Activity: Copy exactly the line containing "kind of cell,count" and each line after it to the end of the listing, and output nothing else.

Records for the task:
===== config.mk =====
export PLATFORM = sky130hd
export DESIGN_NAME = pipe_stall_ctrl
export DESIGN_NICKNAME = d
export VERILOG_FILES = /design/src/rtl/pipe_stall_ctrl_pkg.sv /design/src/rtl/md_busy_timer.sv /design/src/rtl/pipe_stall_ctrl.sv
export SDC_FILE = /design/constraint.sdc
export NUM_CORES = 1
export LEC_CHECK = 0
export CORE_MARGIN = 2
export CORE_UTILIZATION = 45
export CTS_CLUSTER_SIZE = 30
export DETAILED_ROUTE_END_ITERATION = 10
export MAX_ROUTING_LAYER = met4
export PLACE_DENSITY = 0.79
export SYNTH_ARGS = -nofsm -noshare
export SYNTH_HDL_FRONTEND = slang
export SYNTH_HIERARCHICAL = 1
export SYNTH_SLANG_ARGS = --single-unit

===== constraint.sdc =====
create_clock -name clk -period 2.29 [get_ports clk]
set_clock_uncertainty 0.05 [all_clocks]
set_input_delay 0.3435 -clock clk [delete_from_list [all_inputs] [get_ports clk]]
set_output_delay 0.3435 -clock clk [all_outputs]
set_load 0.02 [all_outputs]

===== src/rtl/pipe_stall_ctrl_pkg.sv =====
// Shared header for the pipeline stall controller. It holds the mult/div timer states,
// latencies and op codes, and sits beside the forwarding-source selects.
package pipe_stall_ctrl_pkg;

  typedef enum logic {
    MD_IDLE = 1'b0,
    MD_BUSY = 1'b1
  } md_state_t;

  localparam logic [3:0] MULT_LAT = 4'd5;
  localparam logic [3:0] DIV_LAT  = 4'd10;

  localparam logic [1:0] MD_OP_MULT  = 2'b00;
  localparam logic [1:0] MD_OP_MULTU = 2'b01;
  localparam logic [1:0] MD_OP_DIV   = 2'b10;
  localparam logic [1:0] MD_OP_DIVU  = 2'b11;

  localparam logic [1:0] FWD_SRC_RF = 2'd0;
  localparam logic [1:0] FWD_SRC_EM = 2'd1;
  localparam logic [1:0] FWD_SRC_MW = 2'd2;

  localparam logic [15:0] STALL_CNT_MAX = 16'hFFFF;

  // Divides take longer than multiplies, and signedness does not change the latency.
  function automatic logic [3:0] md_latency(input logic [1:0] op);
    return (op == MD_OP_DIV || op == MD_OP_DIVU) ? DIV_LAT : MULT_LAT;
  endfunction

endpackage


===== src/rtl/md_busy_timer.sv =====
// Occupancy timer for the multiply/divide unit. It counts down the latency and
// pulses md_done in the last busy cycle.
module md_busy_timer (
  input  logic       clk,
  input  logic       reset,
  input  logic       md_start,
  input  logic [1:0] md_op,
  output logic       md_busy,
  output logic [3:0] md_cnt,
  output logic       md_done
);
  import pipe_stall_ctrl_pkg::*;

  md_state_t state;

  // A start that arrives while the unit is busy is dropped, so a running operation
  // always completes.
  always_ff @(posedge clk or negedge reset) begin
    if (!reset) begin
      state  <= MD_IDLE;
      md_cnt <= 4'd0;
    end else begin
      case (state)
        MD_IDLE: begin
          if (md_start) begin
            state  <= MD_BUSY;
            md_cnt <= md_latency(md_op);
          end
        end
        MD_BUSY: begin
          if (md_cnt == 4'd1) begin
            state  <= MD_IDLE;
            md_cnt <= 4'd0;
          end else begin
            md_cnt <= md_cnt - 4'd1;
          end
        end
        default: begin
          state  <= MD_IDLE;
          md_cnt <= 4'd0;
        end
      endcase
    end
  end

  assign md_busy = (state == MD_BUSY);
  assign md_done = md_busy && (md_cnt == 4'd1);

endmodule


===== src/rtl/pipe_stall_ctrl.sv =====
// Pipeline stall controller. It merges D-stage data hazards with mult/div occupancy
// into the stage enables and the bubble insert, and counts stalled cycles.
module pipe_stall_ctrl (
  input  logic        clk,
  input  logic        reset,
  input  logic        D_data_stall,
  input  logic        D_md_use,
  input  logic        E_md_start,
  input  logic [1:0]  E_md_op,
  output logic        F_en,
  output logic        D_en,
  output logic        E_flush,
  output logic        M_en,
  output logic        W_en,
  output logic        md_busy,
  output logic [3:0]  md_cnt,
  output logic        md_done,
  output logic [15:0] stall_cnt
);
  import pipe_stall_ctrl_pkg::*;

  logic md_stall;
  logic stall;

  md_busy_timer u_md_busy_timer (
    .clk      (clk),
    .reset    (reset),
    .md_start (E_md_start),
    .md_op    (E_md_op),
    .md_busy  (md_busy),
    .md_cnt   (md_cnt),
    .md_done  (md_done)
  );

  // md_busy is still high in the md_done cycle, so a dependent mfhi/mflo is released
  // one cycle later, once HI/LO has been written.
  assign md_stall = D_md_use & (E_md_start | md_busy);
  assign stall    = D_data_stall | md_stall;

  assign F_en    = ~stall;
  assign D_en    = ~stall;
  assign E_flush = stall;
  assign M_en    = 1'b1;
  assign W_en    = 1'b1;

  always_ff @(posedge clk or negedge reset) begin
    if (!reset) begin
      stall_cnt <= 16'd0;
    end else if (stall && stall_cnt != STALL_CNT_MAX) begin
      stall_cnt <= stall_cnt + 16'd1;
    end
  end

endmodule


==> results of run 1 <==
[layer usage]
| layer | GRT usage, % | share of wire, % |
|---|---|---|
| met5 | - | 0 |
| met4 | 8.33 | 1.1 |
| met3 | 3.55 | 6.2 |
| met2 | 30.7 | 49 |
| met1 | 26.4 | 44 |
[critical path, delay by kind of cell]
family	cells	cell delay, ns
and+or+nand+nor	1	0.18
buffers and inverters	2	1.06
AOI/OAI and AO/OA	1	0.24
[timing repair]
action / 4_1_cts / 5_1_grt
gates resized for setup: 1 / 2
endpoints found under the setup margin: 1 / 3
pin swaps: 0 / 0
[cell type report]
| cell class | instances | share of cell area, % |
|---|---|---|
| repair buffers | 35 | 22.3 |
| well taps | 30 | 2.47 |
| clock buffers | 4 | 1.73 |
| flip-flops and latches | 21 | 34.5 |
| inverters | 7 | 1.73 |
| multi-input cells | 77 | 37.3 |
[synth_stat cells (all sizes together) (2+ instances only)]
library cell	number
nor4	9
nand4	5
nor2	6
a21oi	2
o21ai	3
nand2	6
nor3	5
dfrtp	21
buf	4
nand3	6
xor2	13
ha	3
inv	7
[metrics by stage]
step / hold slack (ns) / area (µm²) / total power, µW / setup slack (ns)
floorplan: -0.00209 / 1140 / 1260 / 0.466
global placement: 0.436 / 1490 / 1660 / 0.0345
detailed placement: 0.462 / 1490 / 1690 / 0.0244
CTS: 0.333 / 1520 / 1870 / 0.00577
global route: 0.333 / 1520 / 2000 / 0.0419
finish: 0.324 / 1520 / 1850 / 0.0699
[cell families (layout without fill, tap and decap cells)]
family          Yosys count  in the layout  share of synthesized area [%]
simple gates             44             44                           25.7
xor+xnor                 14             14                           10.8
buf+inv                  11             46                           4.72
fa+ha+maj                 3              3                           3.30
other cells               1              2                          0.329
mux                       1              1                           1.32
flops                    21             21                           46.2
compound gates           13             13                           7.69
[registers in the layout (all words and copies together), names as in the netlist]
| signal | count |
|---|---|
| u_md_busy_timer/md_cnt | 4 |
| u_md_busy_timer/md_busy | 1 |
| stall_cnt | 16 |
[power by group through the flow]
stage | Clock, µW | Combinational (µW) | Sequential [µW]
4_1_cts | 182 | 969 | 715
3_5_place_dp | 0 | 968 | 722
5_1_grt | 195 | 1060 | 745
6_report | 176 | 961 | 712
2_1_floorplan | 0 | 405 | 857
3_3_place_gp | 0 | 945 | 712
[how the worst min path moves through the flow]
| stage | endpoint | slack [ns] |
|---|---|---|
| after CTS | u_md_busy_timer/md_cnt[0] | 0.33 |
| after global placement | stall_cnt[15] | 0.44 |
| after floorplan | stall_cnt[0] | -0.002 |
| after global routing | u_md_busy_timer/md_cnt[0] | 0.33 |
| after detailed placement | stall_cnt[14] | 0.46 |
| final | u_md_busy_timer/md_cnt[0] | 0.32 |
==> flow_summary.json, run 1 <==
{
  "synthToLayoutAreaGrowth_pct": 33.7,
  "grt_setup_unrepaired": "false",
  "cts_made_buffers": 3,
  "reg2reg_slack_ns": 0.54,
  "grt_first_pass_wirelength_mm": 4.17,
  "r2r-start": "stall_cnt[4]",
  "drc": 0,
  "critPathLaunch": "E_md_start",
  "path_class": "in2out",
  "fmax_mhz": 450,
  "final_cells": 174,
  "cp-end-kind": "output port",
  "fin_nets": 155,
  "postCtsSetupRepairBufs": 0,
  "drt_iter0_drc": 17,
  "maxCapViolCount": 0,
  "yosys.area.top_type": "dfrtp_1",
  "tns_ns": 0,
  "crit_top_cell": "clkdlybuf4s50_1",
  "worstPathArrival_ns": 1.83,
  "grt_usage_pct": 20.1,
  "multiInputGateArea_um2": 568,
  "ctsHoldBuffers": 0,
  "final_cell_mix": "clkdlybuf4s50_1 (28), dfrtp_1 (21), xor2_1 (13)",
  "dp_cells": 170,
  "synth_seq_area_share_pct": 46.2,
  "fillers": 222,
  "cts_buffer_depth": 2,
  "combinationalPowerShare_pct": 52.0,
  "synth.avg_cell_area_um2": 10.5,
  "synth_flop_cell": "dfrtp_1",
  "ant_nets": 0,
  "hold_viol_final": 0,
  "drive_above_1_share_pct": 12.5,
  "vias_per_cell": 5.46,
  "ys_async_sr_fraction_pct": 100,
  "relSlewSlack_pct": 64.8,
  "cp_slowest_stage_delay_ns": 0.63,
  "ir_worst_vdd_mv": 0.851,
  "ys_types": 38,
  "synth-edff-count": 0,
  "start_util_pct": 46.8,
  "cp_slowest_cell": "clkdlybuf4s50_1",
  "cp.required_ns": 1.90,
  "vias": 950,
  "n_antenna_cell": 0,
  "clk_latency_ns": 0.30,
  "p_int_uw": 1050,
  "yosysWarnings": 6,
  "dieArea_um2": 2950,
  "clkSinkCount": 21,
  "ios": 34,
  "first_pass_iters": 4,
  "netlist_area_um2": 1140,
  "clk_pin_slew_ns": 0.11,
  "synth_top_area_share_pct": 46.2,
  "crit_chain": "clkdlybuf4s50_1 > o21a_1 > nor2_4 > clkdlybuf4s50_1",
  "htree_levels": 1,
  "timing.final.crit_share_pct": 96.9,
  "finalSetupViolations": 0,
  "rr_worst_depth": 4,
  "wl_mm": 2.41,
  "cts_root_buffer": "clkbuf_4",
  "cts_tree": "done",
  "leakagePower_uw": 0.000659,
  "worst_slew_pin_slew_ns": 0.525,
  "p_per_area_nw_per_um2": 1210,
  "p_switching_uw": 803,
  "grt_start_max_net_pins": 22,
  "routedWlPerCell_um": 13.9,
  "grt_overflow_total": 0,
  "finalCriticalPeriod_ns": 2.22,
  "final_common_cell": "clkdlybuf4s50_1",
  "place_congestion": 0.819,
  "numPortBuffers": 30,
  "switching_share_pct": 43.4,
  "critical_path_peak_fanout": 6,
  "fp.dieW_um": 54.3,
  "fin_util_pct": 62.6,
  "r2r-end": "stall_cnt[15]",
  "p_seq_share_pct": 38.5,
  "die_h_um": 54.3,
  "hold_path_class": "in2async",
  "antenna_found_initial": 0,
  "grt_pass1_vias": 932,
  "ys_ff_latch": 21,
  "ys_top_cells_by_area": "dfrtp_1 (46%), xor2_1 (10%), nor4_1 (3.8%), ha_1 (3.3%), nand3_1 (2.6%)",
  "status": "complete, no violations",
  "start_kind": "input pin",
  "dp_hpwl_mm": 1.83,
  "regArea_um2": 526,
  "design.core.area_um2": 2430,
  "endpoint": "F_en",
  "clkPwrFrac_pct": 9.5,
  "postSynthCellCount": 108,
  "rows": 18,
  "slew_viol_final": 0
}
Power figures use the tool's default switching activity.
==> run 2, diff against run 1 <==
--- a/config.mk
+++ b/config.mk
@@ -6,11 +6,11 @@
 export NUM_CORES = 1
 export LEC_CHECK = 0
 export CORE_MARGIN = 2
-export CORE_UTILIZATION = 45
+export CORE_UTILIZATION = 46
 export CTS_CLUSTER_SIZE = 30
 export DETAILED_ROUTE_END_ITERATION = 10
 export MAX_ROUTING_LAYER = met4
-export PLACE_DENSITY = 0.79
+export PLACE_DENSITY = 0.8
 export SYNTH_ARGS = -nofsm -noshare
 export SYNTH_HDL_FRONTEND = slang
 export SYNTH_HIERARCHICAL = 1
==> run 2 against run 1 <==
Register-to-register slack lost 0.16 ns; first-iteration DRC count grew 12%; global-route usage grew 0.56 points; non-clock buffer count is the same; fmax grew 0.29%; largest cell class unchanged; largest power group unchanged.
==> flow_summary.json, run 2 (synthesized netlist as in run 1, its figures left out) <==
{
  "status": "complete, no violations",
  "crit_chain": "clkdlybuf4s50_1 > o21a_1 > nor2_2 > clkdlybuf4s50_1",
  "final_common_cell": "clkdlybuf4s50_1",
  "fin_util_pct": 62.9,
  "cts_root_buffer": "clkbuf_4",
  "cts_made_buffers": 3,
  "design.core.area_um2": 2410,
  "antenna_found_initial": 0,
  "path_delay_family": "buffers and inverters",
  "cts_tree": "done",
  "fp.dieW_um": 53.8,
  "clk_latency_ns": 0.31,
  "finalCriticalPeriod_ns": 2.21,
  "top_register": "stall_cnt",
  "ir_worst_vdd_mv": 1.05,
  "worstPathArrival_ns": 1.82,
  "grt_first_pass_wirelength_mm": 4.13,
  "place_ws_ns": 0.0772,
  "cp_slowest_stage_delay_ns": 0.64,
  "fmax_mhz": 452,
  "slew_viol_final": 0,
  "htree_levels": 1,
  "hold_path_class": "in2async",
  "ios": 34,
  "first_pass_iters": 4,
  "final_cells": 174,
  "finalSetupViolations": 0,
  "ctsResizeCount": 1,
  "postCtsSetupRepairBufs": 0,
  "fillers": 215,
  "n_antenna_cell": 0,
  "ant_nets": 0,
  "vias_per_cell": 5.50,
  "final_cell_area_um2": 1520,
  "grt_overflow_total": 0,
  "critical_path_peak_fanout": 5,
  "clkSinkCount": 21,
  "timing.final.crit_share_pct": 96.7,
  "routedWlPerCell_um": 14.3,
  "rows": 18,
  "cts_buffer_depth": 2,
  "numPortBuffers": 30,
  "tns_ns": 0,
  "start_kind": "input pin",
  "grt_usage_pct": 20.7,
  "final_cell_mix": "clkdlybuf4s50_1 (29), dfrtp_1 (21), xor2_1 (13)",
  "grt_setup_unrepaired": "false",
  "dp_cells": 170,
  "crit_top_cell": "clkdlybuf4s50_1",
  "hold_viol_final": 0,
  "leakagePower_uw": 0.000644,
  "fin_nets": 155,
  "path_class": "in2out",
  "drive_above_1_share_pct": 12.5,
  "clk_pin_slew_ns": 0.11,
  "cp.required_ns": 1.90,
  "maxCapViolCount": 0,
  "drt_iter0_drc": 19,
  "die_h_um": 53.8,
  "ctsHoldBuffers": 0,
  "worst_slew_pin_slew_ns": 0.554,
  "vias": 957,
  "relSlewSlack_pct": 62.8,
  "dp_hpwl_mm": 1.89,
  "synthToLayoutAreaGrowth_pct": 33.1,
  "cp-end-kind": "output port",
  "wl_mm": 2.48,
  "placed_area_um2": 1490,
  "p_per_area_nw_per_um2": 1230,
  "place_congestion": 0.826,
  "start_util_pct": 47.2,
  "cp_num_buf_inv": 2,
  "largest_register_ffs": 16,
  "grt_pass1_vias": 943,
  "dieArea_um2": 2890,
  "grt_start_max_net_pins": 22,
  "drc": 0,
  "finalWorstSetupSlack_ns": 0.0764,
  "cp_slowest_cell": "clkdlybuf4s50_1"
}
[run 2: layout make-up]
cell class | instances | area (µm²) | share of cell area (%)
clock buffers | 4 | 26.3 | 1.73
inverters | 7 | 26.3 | 1.73
multi-input cells | 77 | 563 | 37.2
flip-flops and latches | 21 | 526 | 34.7
well taps | 30 | 37.5 | 2.48
repair buffers | 35 | 337 | 22.2
[run 2: path summary, 6_finish.rpt]
check | startpoint | cells past startpoint | slack, ns | to
min in group clk | stall_cnt[15] | 1 | 0.46 | stall_cnt[15]
max | E_md_start | 4 | 0.08 | D_en
min reg2reg | stall_cnt[15] | 1 | 0.46 | stall_cnt[15]
max in group asynchronous | reset | 2 | 1.66 | stall_cnt[11]
min | reset | 2 | 0.32 | u_md_busy_timer/md_cnt[0]
max reg2reg | stall_cnt[0] | 5 | 0.38 | stall_cnt[1]
[run 2: where the power goes]
| part | internal (µW) | switching, µW | total [µW] |
|---|---|---|---|
| combinational | 471 | 502 | 973 |
| clock | 68.1 | 111 | 179 |
| sequential | 511 | 206 | 717 |
[run 2: routing by layer]
metal  part of all wire (%)  wire, µm  vias to the layer above  GRT usage, %
li1                       -         -                      455             -
met3                    7.5       187                        4          3.61
met2                     50      1250                       44          32.7
met5                      0         0                        -             -
met4                   0.93        23                        0          9.83
met1                     41      1020                      454          25.5
[run 2: metrics by stage]
stage / hold slack [ns] / power [µW]
2_1_floorplan: -0.00209 / 1260
3_3_place_gp: 0.434 / 1660
3_5_place_dp: 0.453 / 1710
4_1_cts: 0.315 / 1890
5_1_grt: 0.326 / 2010
6_report: 0.322 / 1870
==> run 3, diff against run 2 <==
--- a/config.mk
+++ b/config.mk
@@ -5,12 +5,14 @@
 export SDC_FILE = /design/constraint.sdc
 export NUM_CORES = 1
 export LEC_CHECK = 0
+export ABC_AREA = 1
+export CORE_ASPECT_RATIO = 1.5
 export CORE_MARGIN = 2
-export CORE_UTILIZATION = 46
+export CORE_UTILIZATION = 49
 export CTS_CLUSTER_SIZE = 30
 export DETAILED_ROUTE_END_ITERATION = 10
 export MAX_ROUTING_LAYER = met4
-export PLACE_DENSITY = 0.8
+export PLACE_DENSITY = 0.81
 export SYNTH_ARGS = -nofsm -noshare
 export SYNTH_HDL_FRONTEND = slang
 export SYNTH_HIERARCHICAL = 1
==> constraint.sdc (replaced) <==
create_clock -name clk -period 2.1 [get_ports clk]
set_clock_uncertainty 0.05 [all_clocks]
set_input_delay 0.315 -clock clk [delete_from_list [all_inputs] [get_ports clk]]
set_output_delay 0.315 -clock clk [all_outputs]
set_load 0.02 [all_outputs]
==> run 3 against run 2 <==
Utilization is 3.4 points higher; global-route usage is 0.79 points higher; final cell count is 52% higher; largest cell class unchanged; sequential cell count stayed put; synthesized area is 22% higher; combinational power is 17% higher.
==> flow_summary.json, run 3 <==
{
  "ios": 34,
  "first_pass_iters": 4,
  "top_register": "stall_cnt",
  "rows": 23,
  "vias_per_cell": 5.05,
  "cts_made_buffers": 3,
  "switching_share_pct": 45.4,
  "yosys.area.top_type": "dfrtp_1",
  "fin_util_pct": 66.2,
  "p_switching_uw": 980,
  "wl_mm": 3.17,
  "combinationalPowerShare_pct": 52.9,
  "start_util_pct": 51.9,
  "cp.required_ns": 1.74,
  "worstPathArrival_ns": 1.53,
  "ys_top_cells_by_area": "dfrtp_1 (38%), nand2_1 (20%), nor2_1 (5.7%), inv_1 (4.3%), o21ai_2 (3.2%)",
  "netlist_area_um2": 1390,
  "finalCriticalPeriod_ns": 1.89,
  "final_cell_mix": "nand2_1 (73), clkdlybuf4s50_1 (26), nor2_1 (21), dfrtp_1 (21), inv_1 (16)",
  "postCtsSetupRepairBufs": 0,
  "maxCapViolCount": 0,
  "htree_levels": 1,
  "ant_nets": 0,
  "hold_path_class": "in2async",
  "path_class": "reg2out",
  "fmax_mhz": 528,
  "fillers": 252,
  "rr_worst_depth": 6,
  "slew_viol_final": 0,
  "dp_hpwl_mm": 2.40,
  "final_common_cell": "nand2_1",
  "p_per_area_nw_per_um2": 1220,
  "clk_pin_slew_ns": 0.08,
  "yosys-top-cells-count": "nand2_1 (73), dfrtp_1 (21), nor2_1 (21)",
  "cts_tree": "done",
  "design.core.area_um2": 2680,
  "die_h_um": 69.2,
  "ys_async_sr_fraction_pct": 100,
  "postSynthCellCount": 193,
  "status": "complete, no violations",
  "leakagePower_uw": 0.000809,
  "fin_nets": 238,
  "timing.final.crit_share_pct": 90.1,
  "grt_start_max_net_pins": 22,
  "clkPwrFrac_pct": 12.7,
  "hold_viol_final": 0,
  "yosysWarnings": 6,
  "p_int_uw": 1180,
  "p_seq_share_pct": 34.5,
  "synth_flop_cell": "dfrtp_1",
  "numPortBuffers": 30,
  "ys_ff_latch": 21,
  "drt_iter0_drc": 21,
  "clkSinkCount": 21,
  "synthToLayoutAreaGrowth_pct": 27.5,
  "synth.avg_cell_area_um2": 7.20,
  "tns_ns": 0,
  "grt_setup_unrepaired": "false",
  "cts_buffer_depth": 2,
  "synth_seq_area_share_pct": 37.8,
  "synth_top_area_share_pct": 37.8,
  "grt_pass1_vias": 1262,
  "synth_most_common_cell": "nand2_1",
  "grt_first_pass_wirelength_mm": 5.18,
  "finalSetupViolations": 0,
  "cts_root_buffer": "clkbuf_8",
  "grt_usage_pct": 21.4,
  "ctsHoldBuffers": 0,
  "critical_path_peak_fanout": 3,
  "drive_above_1_share_pct": 11.9,
  "n_antenna_cell": 0,
  "regArea_um2": 526,
  "start_kind": "register",
  "clk_latency_ns": 0.26,
  "cp-end-kind": "output port",
  "synth-edff-count": 0,
  "total_power_uw": 2160,
  "antenna_found_initial": 0,
  "fp.dieW_um": 47.5,
  "vias": 1332,
  "largest_register_ffs": 16,
  "dieArea_um2": 3290,
  "drc": 0,
  "routedWlPerCell_um": 12.0,
  "ir_worst_vdd_mv": 0.738,
  "multiInputGateArea_um2": 748,
  "place_congestion": 0.799,
  "grt_overflow_total": 0,
  "ys_types": 26
}
run 3: cell types whose count changed after synthesis, sizes merged, moves of 2 or more:
cell / before / now
xnor2: 1 / 3
a21oi: 2 / 4
nand3: 6 / 10
nor4: 9 / 0
xor2: 13 / 2
nor3: 5 / 1
o21ai: 3 / 12
nor2: 6 / 29
nand2: 6 / 74
inv: 7 / 19
run 3: power groups by stage:
stage / registers (µW) / logic, µW / clock network, µW
finish: 743 / 1140 / 273
global route: 775 / 1250 / 288
CTS: 742 / 1150 / 274
detailed placement: 749 / 1150 / 0
global placement: 750 / 1110 / 0
floorplan: 880 / 558 / 0
run 3: worst paths after layout:
kind | start | endpoint | slack, ns
min | reset | stall_cnt[7] | 0.35
max in group asynchronous | reset | stall_cnt[4] | 1.43
max reg2reg | stall_cnt[0] | stall_cnt[2] | 0.32
max | u_md_busy_timer/md_cnt[1] | md_done | 0.21
min reg2reg | stall_cnt[8] | stall_cnt[8] | 0.50
min in group clk | stall_cnt[8] | stall_cnt[8] | 0.50
run 3: repair_timing:
| action | in CTS | in global routing |
|---|---|---|
| gates resized for setup | 1 | 3 |
| setup endpoints to repair | 1 | 3 |
| cloned | 0 | 0 |
run 3: logic make-up after synthesis:
kind of cell,count (synthesis),share of synthesized area [%]
AND/OR/NAND/NOR,122,39.0
flip-flops,21,37.8
other,1,0.270
adder cells (fa/ha/maj),3,2.70
buffers and inverters,24,8.64
XOR/XNOR,5,3.15
AO/OA/AOI/OAI,17,8.46
run 3: metrics by stage:
step,cells,setup WS [ns],area [µm²],hold WS (ns)
5_1_grt,264,0.0926,1770,0.383
6_report,264,0.207,1770,0.345
3_5_place_dp,260,0.0288,1720,0.487
3_3_place_gp,260,0.0597,1720,0.474
2_1_floorplan,194,0.473,1390,-0.0306
4_1_cts,264,0.0252,1770,0.363
run 3: worst max-delay path: stages, from the launching register on:
cell and delay [ns]:
dfrtp_1 0.39, inv_1 0.10, ha_1 0.23, nand2_1 0.09, nor2_1 0.12, dlygate4sd2_1 0.34
run 3: layout make-up:
cell class                 instances  share of cell area (%)
timing repair buffer              34                    19.0
clock buffer                       4                    2.54
tap                               37                    2.61
sequential                        21                    29.6
multi-input combinational        149                    42.2
inverter                          19                    4.02
run 3: routing by layer:
| metal | track usage (%) | share of wire, % | up-vias |
|---|---|---|---|
| li1 | - | - | 671 |
| met2 | 37.5 | 54 | 38 |
| met4 | 8.02 | 1.9 | 0 |
| met1 | 22.7 | 40 | 615 |
| met3 | 2.86 | 4.3 | 8 |
| met5 | - | 0 | - |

Answer area:
kind of cell,count (synthesis),share of synthesized area [%]
AND/OR/NAND/NOR,122,39.0
flip-flops,21,37.8
other,1,0.270
adder cells (fa/ha/maj),3,2.70
buffers and inverters,24,8.64
XOR/XNOR,5,3.15
AO/OA/AOI/OAI,17,8.46
run 3: metrics by stage:
step,cells,setup WS [ns],area [µm²],hold WS (ns)
5_1_grt,264,0.0926,1770,0.383
6_report,264,0.207,1770,0.345
3_5_place_dp,260,0.0288,1720,0.487
3_3_place_gp,260,0.0597,1720,0.474
2_1_floorplan,194,0.473,1390,-0.0306
4_1_cts,264,0.0252,1770,0.363
run 3: worst max-delay path: stages, from the launching register on:
cell and delay [ns]:
dfrtp_1 0.39, inv_1 0.10, ha_1 0.23, nand2_1 0.09, nor2_1 0.12, dlygate4sd2_1 0.34
run 3: layout make-up:
cell class                 instances  share of cell area (%)
timing repair buffer              34                    19.0
clock buffer                       4                    2.54
tap                               37                    2.61
sequential                        21                    29.6
multi-input combinational        149                    42.2
inverter                          19                    4.02
run 3: routing by layer:
| metal | track usage (%) | share of wire, % | up-vias |
|---|---|---|---|
| li1 | - | - | 671 |
| met2 | 37.5 | 54 | 38 |
| met4 | 8.02 | 1.9 | 0 |
| met1 | 22.7 | 40 | 615 |
| met3 | 2.86 | 4.3 | 8 |
| met5 | - | 0 | - |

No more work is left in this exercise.